Some additional info: When comparing with an entirely different application, I see tons of requests like these:
10.129.128.10 - - [31/May/2018:11:06:51 +0000] "GET / HTTP/1.1" 200 1049 "-" "GoogleHC/1.0"
10.129.128.8 - - [31/May/2018:11:06:51 +0000] "GET / HTTP/1.1" 200 1049 "-" "GoogleHC/1.0"
10.129.128.12 - - [31/May/2018:11:06:51 +0000] "GET / HTTP/1.1" 200 1049 "-" "GoogleHC/1.0"
10.129.128.10 - - [31/May/2018:11:06:51 +0000] "GET / HTTP/1.1" 200 1049 "-" "GoogleHC/1.0"
Which I assume are the health checks. I don't see any similar logs for the failing application nor for the working version in qa. So I imagine the health checks are ending up somewhere entirely different & by chance in qa it's something that also returns 200. So question remains: where can I see the actual requests performed by a health check?
Also for this particular application I see about 8 health checks per second for that single pod which seems to be a bit much to me (the configured interval is 60 seconds). Is it possible health checks for other applications are ending up in this one?
Unfortunately there are no user facing logs to show the status of health check requests (likely because of the volume of logs this would create)
As to the first question, the GKE SHOULD be handling all the firewall rules automatically, if it is not in your case it is either because of an issue with the node version or a specific user issue (in which case I suggest filing a bug with Google on the issue tracker)
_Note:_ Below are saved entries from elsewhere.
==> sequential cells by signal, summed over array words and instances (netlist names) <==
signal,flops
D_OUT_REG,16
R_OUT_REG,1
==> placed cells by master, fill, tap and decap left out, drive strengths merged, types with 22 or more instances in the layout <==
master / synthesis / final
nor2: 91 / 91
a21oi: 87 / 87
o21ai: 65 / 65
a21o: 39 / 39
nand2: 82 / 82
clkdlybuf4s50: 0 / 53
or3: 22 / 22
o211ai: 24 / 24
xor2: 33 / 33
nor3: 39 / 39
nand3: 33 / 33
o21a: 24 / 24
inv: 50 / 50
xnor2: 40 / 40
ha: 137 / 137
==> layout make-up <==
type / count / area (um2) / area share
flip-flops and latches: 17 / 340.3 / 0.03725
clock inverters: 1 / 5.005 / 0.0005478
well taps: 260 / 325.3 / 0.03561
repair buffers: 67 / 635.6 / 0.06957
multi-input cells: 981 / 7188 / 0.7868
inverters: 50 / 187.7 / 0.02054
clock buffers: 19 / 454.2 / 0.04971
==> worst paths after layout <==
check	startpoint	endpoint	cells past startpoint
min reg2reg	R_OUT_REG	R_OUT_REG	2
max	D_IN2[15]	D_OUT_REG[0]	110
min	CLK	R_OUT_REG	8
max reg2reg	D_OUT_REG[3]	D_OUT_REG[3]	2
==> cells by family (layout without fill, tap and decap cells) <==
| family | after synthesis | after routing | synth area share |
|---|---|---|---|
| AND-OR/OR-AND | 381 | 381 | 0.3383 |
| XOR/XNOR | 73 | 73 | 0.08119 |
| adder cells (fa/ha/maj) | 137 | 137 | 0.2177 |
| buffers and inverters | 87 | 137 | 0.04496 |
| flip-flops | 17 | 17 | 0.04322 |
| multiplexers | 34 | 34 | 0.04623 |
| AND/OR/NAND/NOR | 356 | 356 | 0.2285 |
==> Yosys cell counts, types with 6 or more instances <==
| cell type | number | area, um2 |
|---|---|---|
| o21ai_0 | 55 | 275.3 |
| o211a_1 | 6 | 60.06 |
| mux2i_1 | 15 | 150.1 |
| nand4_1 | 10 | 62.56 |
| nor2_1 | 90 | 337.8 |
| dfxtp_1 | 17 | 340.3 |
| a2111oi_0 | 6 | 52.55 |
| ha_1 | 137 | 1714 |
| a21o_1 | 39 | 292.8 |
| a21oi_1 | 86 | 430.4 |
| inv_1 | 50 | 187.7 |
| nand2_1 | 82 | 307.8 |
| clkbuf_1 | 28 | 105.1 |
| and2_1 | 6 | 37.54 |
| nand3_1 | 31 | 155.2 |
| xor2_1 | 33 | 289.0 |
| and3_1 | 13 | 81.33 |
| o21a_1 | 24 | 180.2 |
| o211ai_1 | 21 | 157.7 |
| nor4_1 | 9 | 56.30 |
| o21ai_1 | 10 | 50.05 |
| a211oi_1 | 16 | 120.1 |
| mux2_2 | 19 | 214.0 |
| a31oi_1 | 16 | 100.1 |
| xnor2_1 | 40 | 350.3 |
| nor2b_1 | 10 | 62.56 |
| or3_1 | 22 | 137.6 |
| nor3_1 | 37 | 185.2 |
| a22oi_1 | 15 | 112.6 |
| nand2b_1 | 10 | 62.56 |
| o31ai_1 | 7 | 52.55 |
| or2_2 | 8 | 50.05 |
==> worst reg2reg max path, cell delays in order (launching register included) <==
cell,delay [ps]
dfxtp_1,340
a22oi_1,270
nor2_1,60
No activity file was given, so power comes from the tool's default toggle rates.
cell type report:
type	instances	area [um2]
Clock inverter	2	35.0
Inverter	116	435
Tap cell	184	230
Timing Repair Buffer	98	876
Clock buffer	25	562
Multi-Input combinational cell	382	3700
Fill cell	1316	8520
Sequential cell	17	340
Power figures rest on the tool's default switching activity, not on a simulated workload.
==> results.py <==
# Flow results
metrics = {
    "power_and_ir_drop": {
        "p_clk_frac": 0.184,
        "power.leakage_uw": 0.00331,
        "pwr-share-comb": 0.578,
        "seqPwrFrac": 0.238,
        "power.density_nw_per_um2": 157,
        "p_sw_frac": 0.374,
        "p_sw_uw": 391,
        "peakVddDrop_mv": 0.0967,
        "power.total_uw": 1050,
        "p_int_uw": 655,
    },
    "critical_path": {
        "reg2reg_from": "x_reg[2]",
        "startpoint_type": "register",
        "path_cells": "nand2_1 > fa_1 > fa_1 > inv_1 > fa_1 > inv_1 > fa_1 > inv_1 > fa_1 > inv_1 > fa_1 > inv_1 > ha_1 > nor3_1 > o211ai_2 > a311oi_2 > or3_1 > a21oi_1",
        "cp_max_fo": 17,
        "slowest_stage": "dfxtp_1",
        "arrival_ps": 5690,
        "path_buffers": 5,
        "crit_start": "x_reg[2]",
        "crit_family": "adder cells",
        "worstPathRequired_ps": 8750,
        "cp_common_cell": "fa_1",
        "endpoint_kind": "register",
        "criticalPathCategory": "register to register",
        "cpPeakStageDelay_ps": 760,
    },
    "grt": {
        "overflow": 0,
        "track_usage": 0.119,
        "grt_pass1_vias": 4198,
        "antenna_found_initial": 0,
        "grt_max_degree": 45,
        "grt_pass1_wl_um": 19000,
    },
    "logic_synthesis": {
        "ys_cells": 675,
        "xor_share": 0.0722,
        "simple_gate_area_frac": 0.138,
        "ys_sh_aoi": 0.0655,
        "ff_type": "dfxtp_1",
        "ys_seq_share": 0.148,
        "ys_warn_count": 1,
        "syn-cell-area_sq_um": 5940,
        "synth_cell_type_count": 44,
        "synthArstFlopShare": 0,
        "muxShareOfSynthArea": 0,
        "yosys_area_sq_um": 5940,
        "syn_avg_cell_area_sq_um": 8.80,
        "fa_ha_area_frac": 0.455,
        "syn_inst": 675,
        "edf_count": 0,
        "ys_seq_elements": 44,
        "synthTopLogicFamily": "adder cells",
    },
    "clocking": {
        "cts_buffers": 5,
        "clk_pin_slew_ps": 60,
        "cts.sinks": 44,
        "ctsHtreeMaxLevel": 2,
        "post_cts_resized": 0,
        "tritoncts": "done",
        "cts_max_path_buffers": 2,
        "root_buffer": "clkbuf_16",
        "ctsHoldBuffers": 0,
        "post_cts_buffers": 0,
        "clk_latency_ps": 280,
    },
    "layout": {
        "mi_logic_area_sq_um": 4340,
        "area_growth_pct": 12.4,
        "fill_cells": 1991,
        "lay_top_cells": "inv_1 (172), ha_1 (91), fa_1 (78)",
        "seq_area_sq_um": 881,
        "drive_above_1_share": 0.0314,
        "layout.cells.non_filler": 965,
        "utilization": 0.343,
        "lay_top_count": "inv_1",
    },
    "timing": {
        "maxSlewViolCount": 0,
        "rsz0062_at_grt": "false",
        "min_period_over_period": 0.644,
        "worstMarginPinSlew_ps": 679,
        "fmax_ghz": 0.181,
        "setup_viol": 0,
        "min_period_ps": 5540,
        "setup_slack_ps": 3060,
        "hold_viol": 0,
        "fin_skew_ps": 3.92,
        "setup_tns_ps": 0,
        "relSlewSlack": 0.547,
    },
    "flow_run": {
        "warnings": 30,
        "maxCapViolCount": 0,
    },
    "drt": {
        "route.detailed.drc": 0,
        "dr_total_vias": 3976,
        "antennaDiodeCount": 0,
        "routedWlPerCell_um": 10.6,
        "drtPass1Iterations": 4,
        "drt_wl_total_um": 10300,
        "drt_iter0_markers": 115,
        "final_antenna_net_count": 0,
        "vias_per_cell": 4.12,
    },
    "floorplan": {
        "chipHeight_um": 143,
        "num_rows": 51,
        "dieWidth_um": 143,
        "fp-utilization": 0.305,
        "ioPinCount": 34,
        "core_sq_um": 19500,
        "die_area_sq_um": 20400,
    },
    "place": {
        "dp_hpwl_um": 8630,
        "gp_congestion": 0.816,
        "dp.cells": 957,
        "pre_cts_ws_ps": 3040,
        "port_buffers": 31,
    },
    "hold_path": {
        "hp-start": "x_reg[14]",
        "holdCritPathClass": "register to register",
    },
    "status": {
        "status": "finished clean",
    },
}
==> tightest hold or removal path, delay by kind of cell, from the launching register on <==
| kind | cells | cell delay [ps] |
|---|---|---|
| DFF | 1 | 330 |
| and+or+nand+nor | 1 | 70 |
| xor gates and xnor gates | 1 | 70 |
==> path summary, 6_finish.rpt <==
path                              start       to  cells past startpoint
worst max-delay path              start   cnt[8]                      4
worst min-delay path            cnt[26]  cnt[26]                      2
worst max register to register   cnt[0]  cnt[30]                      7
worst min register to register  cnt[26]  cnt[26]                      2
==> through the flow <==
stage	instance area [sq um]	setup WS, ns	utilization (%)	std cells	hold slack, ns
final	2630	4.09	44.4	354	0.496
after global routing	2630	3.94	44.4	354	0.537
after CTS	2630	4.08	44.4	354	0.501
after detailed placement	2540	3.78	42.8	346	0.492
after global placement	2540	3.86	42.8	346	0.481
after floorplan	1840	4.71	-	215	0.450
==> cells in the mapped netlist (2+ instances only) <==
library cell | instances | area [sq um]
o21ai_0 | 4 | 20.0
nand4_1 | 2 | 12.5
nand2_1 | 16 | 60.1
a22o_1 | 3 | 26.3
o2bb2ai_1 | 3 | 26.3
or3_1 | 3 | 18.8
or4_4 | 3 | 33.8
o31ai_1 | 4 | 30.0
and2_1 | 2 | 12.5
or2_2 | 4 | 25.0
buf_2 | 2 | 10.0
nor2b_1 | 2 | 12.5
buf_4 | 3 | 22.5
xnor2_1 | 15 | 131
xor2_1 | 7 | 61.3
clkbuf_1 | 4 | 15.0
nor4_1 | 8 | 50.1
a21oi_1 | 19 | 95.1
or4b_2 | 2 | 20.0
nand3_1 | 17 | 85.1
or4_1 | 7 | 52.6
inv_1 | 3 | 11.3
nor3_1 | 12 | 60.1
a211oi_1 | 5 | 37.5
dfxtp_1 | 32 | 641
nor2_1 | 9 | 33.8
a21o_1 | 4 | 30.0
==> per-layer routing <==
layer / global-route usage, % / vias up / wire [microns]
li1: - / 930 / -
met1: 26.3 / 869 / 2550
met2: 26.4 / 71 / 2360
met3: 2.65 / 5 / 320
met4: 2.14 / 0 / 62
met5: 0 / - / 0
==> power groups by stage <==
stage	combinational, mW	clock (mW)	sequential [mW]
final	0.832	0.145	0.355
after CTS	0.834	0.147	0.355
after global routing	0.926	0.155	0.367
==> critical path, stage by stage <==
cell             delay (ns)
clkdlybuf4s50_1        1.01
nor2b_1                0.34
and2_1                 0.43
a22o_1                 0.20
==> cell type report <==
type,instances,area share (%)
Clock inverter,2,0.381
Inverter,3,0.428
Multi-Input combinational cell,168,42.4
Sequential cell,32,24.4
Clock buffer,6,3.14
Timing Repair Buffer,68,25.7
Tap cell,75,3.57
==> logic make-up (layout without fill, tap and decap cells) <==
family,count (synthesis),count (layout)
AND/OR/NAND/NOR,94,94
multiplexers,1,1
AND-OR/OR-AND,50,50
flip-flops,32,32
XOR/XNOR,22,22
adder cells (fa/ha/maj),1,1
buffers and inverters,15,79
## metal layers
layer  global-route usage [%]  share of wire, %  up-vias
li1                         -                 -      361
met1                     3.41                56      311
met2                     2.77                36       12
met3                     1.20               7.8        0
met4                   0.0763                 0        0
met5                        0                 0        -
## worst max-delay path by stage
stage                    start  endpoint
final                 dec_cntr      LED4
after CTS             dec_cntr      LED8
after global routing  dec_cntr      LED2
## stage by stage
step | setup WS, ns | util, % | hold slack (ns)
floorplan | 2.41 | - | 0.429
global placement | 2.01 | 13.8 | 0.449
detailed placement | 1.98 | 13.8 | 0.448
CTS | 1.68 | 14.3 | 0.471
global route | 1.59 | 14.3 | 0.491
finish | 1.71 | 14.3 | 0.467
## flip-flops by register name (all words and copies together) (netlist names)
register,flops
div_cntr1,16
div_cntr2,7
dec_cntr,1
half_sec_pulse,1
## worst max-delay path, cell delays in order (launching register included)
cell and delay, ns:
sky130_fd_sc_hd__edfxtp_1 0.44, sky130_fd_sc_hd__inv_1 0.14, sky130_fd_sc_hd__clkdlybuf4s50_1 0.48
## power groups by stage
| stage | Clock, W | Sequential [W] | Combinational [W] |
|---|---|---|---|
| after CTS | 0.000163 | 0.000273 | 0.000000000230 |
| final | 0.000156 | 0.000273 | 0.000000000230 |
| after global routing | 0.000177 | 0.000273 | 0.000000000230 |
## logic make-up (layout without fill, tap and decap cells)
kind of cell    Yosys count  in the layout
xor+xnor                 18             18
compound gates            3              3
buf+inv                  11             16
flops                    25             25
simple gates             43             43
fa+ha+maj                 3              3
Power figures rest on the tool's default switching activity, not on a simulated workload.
$ cat flow/config.mk
export PLATFORM = sky130hd
export DESIGN_NAME = mux_3x16
export DESIGN_NICKNAME = mux_3x16
export VERILOG_FILES = /design/flow/design.v
export SDC_FILE = /design/flow/constraint.sdc
export NUM_CORES = 4
export LEC_CHECK = 1
export CORE_AREA = 10 10 70 70
export DIE_AREA = 0 0 80 80
$ cat flow/constraint.sdc
current_design mux_3x16

set clk_period 2.1
set clk_io_pct 0.2

create_clock -name clk0 -period $clk_period

set non_clock_inputs [all_inputs -no_clocks]
set_input_delay [expr $clk_period * $clk_io_pct] -clock clk0 $non_clock_inputs
set_output_delay [expr $clk_period * $clk_io_pct] -clock clk0 [all_outputs]
$ cat flow/design.v
package mycpu_pkg;
  typedef enum  logic [3:0] {
                RST = 4'b0000,
                INF = 4'b0001,
                EX0 = 4'b0010,
                HLT = 4'b0100,
                XL0 = 4'b1000
                } cu_state_t;
  typedef enum  logic [3:0] {
                FMOVA = 4'b0000,
                FINC  = 4'b0001,
                FADD  = 4'b0010,
                FMUL  = 4'b0011,  
                FSRA  = 4'b0100,  
                FSUB  = 4'b0101,
                FDEC  = 4'b0110,
                FSLA  = 4'b0111,  
                FAND  = 4'b1000,
                FOR   = 4'b1001,
                FXOR  = 4'b1010,
                FNOT  = 4'b1011,
                FMOVB = 4'b1100,
                FSHR  = 4'b1101,
                FSHL  = 4'b1110,  
                FCLR  = 4'b1111
                } fs_t;
  typedef enum    logic [6:0] {
                  MOVA = 7'b0000000,
                  INC  = 7'b0000001,
                  ADD  = 7'b0000010,
                  MUL  = 7'b0000011,  
                  SRA  = 7'b0000100,  
                  SUB  = 7'b0000101,
                  DEC  = 7'b0000110,
                  SLA  = 7'b0000111,  
                  AND  = 7'b0001000,
                  OR   = 7'b0001001,
                  XOR  = 7'b0001010,
                  NOT  = 7'b0001011,
                  MOVB = 7'b0001100,
                  SHR  = 7'b0001101,
                  SHL  = 7'b0001110,
                  CLR  = 7'b0001111,
                  LDI  = 7'b1001100,
                  ADI  = 7'b1000010,
                  LD   = 7'b0010000,
                  ST   = 7'b0100000,
                  BRZ  = 7'b1100000,
                  BRN  = 7'b1100001,
                  JMP  = 7'b1110000,
                  IOR  = 7'b0010001,  
                  IOW  = 7'b0100001,  
                  XXL  = 7'b1111110,  
                  HAL  = 7'b1111111  
                  } opcode_t;
   typedef enum logic[1:0] {
                  PC_NOP = 2'b00,
                  PC_INC = 2'b01,
                  PC_BRA = 2'b10,
                  PC_JMP = 2'b11
                  } pc_t;
endpackage
import mycpu_pkg::*;
module mux_3x16
  (input logic [1:0] sel_in,
   input logic [15:0]  d0_in,
   input logic [15:0]  d1_in,
   input logic [15:0]  d2_in,   
   output logic [15:0] m_out);
   always_comb
    begin : mux_logic
        case (sel_in)
          2'b00 : m_out = d0_in;
          2'b01 : m_out = d1_in;
          2'b10 : m_out = d2_in;
	        2'b11 : m_out = '0;
        endcase
    end
endmodule
$ cat flow/run.sh
#!/bin/bash
# OpenROAD 26Q1-2900-gdf79404cd8, Yosys 0.63+post, stock flow scripts
make -C /OpenROAD-flow-scripts/flow DESIGN_CONFIG=/design/flow/config.mk WORK_HOME=/design/flow/orfs finish
==> changes_impl.md <==
### Physical design

* Max-slew headroom at about nine tenths
* Seq_cells at 0
* Grt total ovfl at 0
* Flip-flop and latch area at 0 um2
* # hold bufs at CTS at 0
* Antenna cells at 0
* Yosys top cell by area: mux2i_1
* Area contributors post-synth: mux2i_1 42%, o2bb2ai_1 37%, buf_6 8.9%
* RSZ-0062 raised after global routing: false
* Status: finished clean
* Final GP Congestion at approximately 0.79
* Area of the mapped netlist at 382 um2
* IO Pins at ~66
* Drt drc at 0
* Number of cells in Yosys stat at 39
* Met2 usage at about a tenth
* Core Util at FP at 11.2%
* Clock buffer count at 0
* Critical path class: in -> out
* Most frequently placed logic cell in the final layout: clkdlybuf4s50_1
* Met1 Use GR at 7.84%
* Pleak at ~0.00052 uW
* OpenROAD warnings at 33
* Post-detailed-route via-to-cell ratio at 3.73
* Most frequent cells in the layout: 59 x clkdlybuf4s50_1, 16 x mux2i_1, 16 x o2bb2ai_1
* DRT Pass-1 Iters at 2
* Critical Path Fanout Max at 1
* Overall power at 217 uW
* Layout area overhead at 206%
* Place WS at -0.285 ns
* Top cell area share at 42.0%
* Vias in the first global route at 626
* Iter 0 DRT Violations at 3
* Min setup slack post-route at 0.0626 ns
* CP startpoint kind: input pin
* Routed WL at 2320 um
* Setup Total Neg Slack at 0 ns
* Final Max Slew Viols at 0
* Row Count at 21
* Worst EP required at approximately 1.7 ns
* Final setup vio count at 0
* Crit share post-route at 97.0%
* Core area at 0.00342 mm2
* Maximum vdd drop at 58.7 uV
* All-Layer GR Usage at 6.26%
* Tightest Pin Transition at around 0.16 ns
* Worst Hold Class: in -> out
* Fillers at about 360
* Share of layout cells above drive strength 1 at 12.6%
* Syn_area_per_cell at between 9 and 10 um2
* Pwr/cell area at 186 mW/mm2
* Register area share after synthesis at 0%
* Max-cap violations at 0
* Final Hold Fails at 0
* Area reported by Yosys stat at 382 um2
* Initial antenna violation count at 0
* First-pass GRT wire length at 3290 um
* Die height at 80 um
* Fin util at about a third
* Dpl hpwl at approximately 2000 um
* PortBufs at 66
* Die area at between 0.006 and 0.007 mm2
* Fmax at 0.491 GHz
* Top Usage Layer GRT: met2
* Worst path arrival time at about 1.6 ns
* Total vias in the final route at 586
* Cell Type Count at 6
* Cell count after synthesis at 39
* Antenna violation net count after detailed routing at 0
* GR Layer Usage met3 at under 10%
* Crit end category: primary output
* Largest net degree at the start of global routing at 17
* Tmin final at 2.04 ns
* Wire length per cell at 14.8 um
* Chip width at ~80 um
* YS warnings at 1
==> final cells by class <==
class              instances  area [um2]  share of cell area, %
multi-input cells         33         314                   26.9
repair buffers            78         795                   68.1
well taps                 46        57.6                   4.94
==> layer usage <==
metal | share of wire, % | vias up | wire length (um)
li1 | - | 308 | -
met1 | 44 | 237 | 1020
met2 | 43 | 41 | 991
met3 | 13 | 0 | 306
met4 | 0 | 0 | 0
met5 | 0 | - | 0
==> cells by family after synthesis <==
kind of cell / after synthesis / share of synthesized area (%)
buffers and inverters: 6 / 17.7
AOI/OAI and AO/OA: 16 / 36.7
muxes: 16 / 42.0
and+or+nand+nor: 1 / 3.61
==> cells in the mapped netlist <==
library cell	instances
mux2i_1	16
buf_6	3
buf_8	2
clkbuf_1	1
nor2b_4	1
o2bb2ai_1	16
==> power by group <==
part / internal (uW) / switching (uW) / total, uW / leakage (uW)
logic: 165 / 52.7 / 217 / 0.000525
clock network: 0 / 0 / 0 / 0
registers: 0 / 0 / 0 / 0
total: 165 / 52.7 / 217 / 0.000525
==> worst max-delay path: stages <==
cell	delay (ns)
clkdlybuf4s50_1	0.48
mux2i_1	0.08
o2bb2ai_1	0.15
clkdlybuf4s50_1	0.49
==> through the flow <==
step | hold WS (ns) | cells | instance area (um2)
floorplan | 0.904 | 39 | 382
global placement | 1.76 | 151 | 1090
detailed placement | 1.76 | 151 | 1090
CTS | 1.76 | 151 | 1090
global route | 1.44 | 157 | 1170
finish | 1.37 | 157 | 1170
==> what timing repair did <==
action / in CTS / in global routing
cloned: 0 / 1
setup endpoints to repair: 16 / 16
resized: 1 / 9
buffers inserted: 0 / 5
pin swaps: 0 / 1
==> final timing paths <==
| check | start | endpoint | cells after the start |
|---|---|---|---|
| min | sel_in[0] | m_out[12] | 4 |
| max | d2_in[13] | m_out[13] | 4 |
No activity file was given, so power comes from the tool's default toggle rates.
GKE is managing a firewall rule. For some reason new (node) ports used by ingresses aren't added automatically anymore to this rule. After adding the new ports manually to this rule in the console, the backend service became healthy.
Still need to find out:
In any case I hope this can help someone else since we wasted a huge amount of time finding this out.
edit:
The error turned out to be an invalid certificate used by tls termination by an unrelated (except that it's managed by the same controller) ingress. Once that was fixed, the rule was updated automatically again.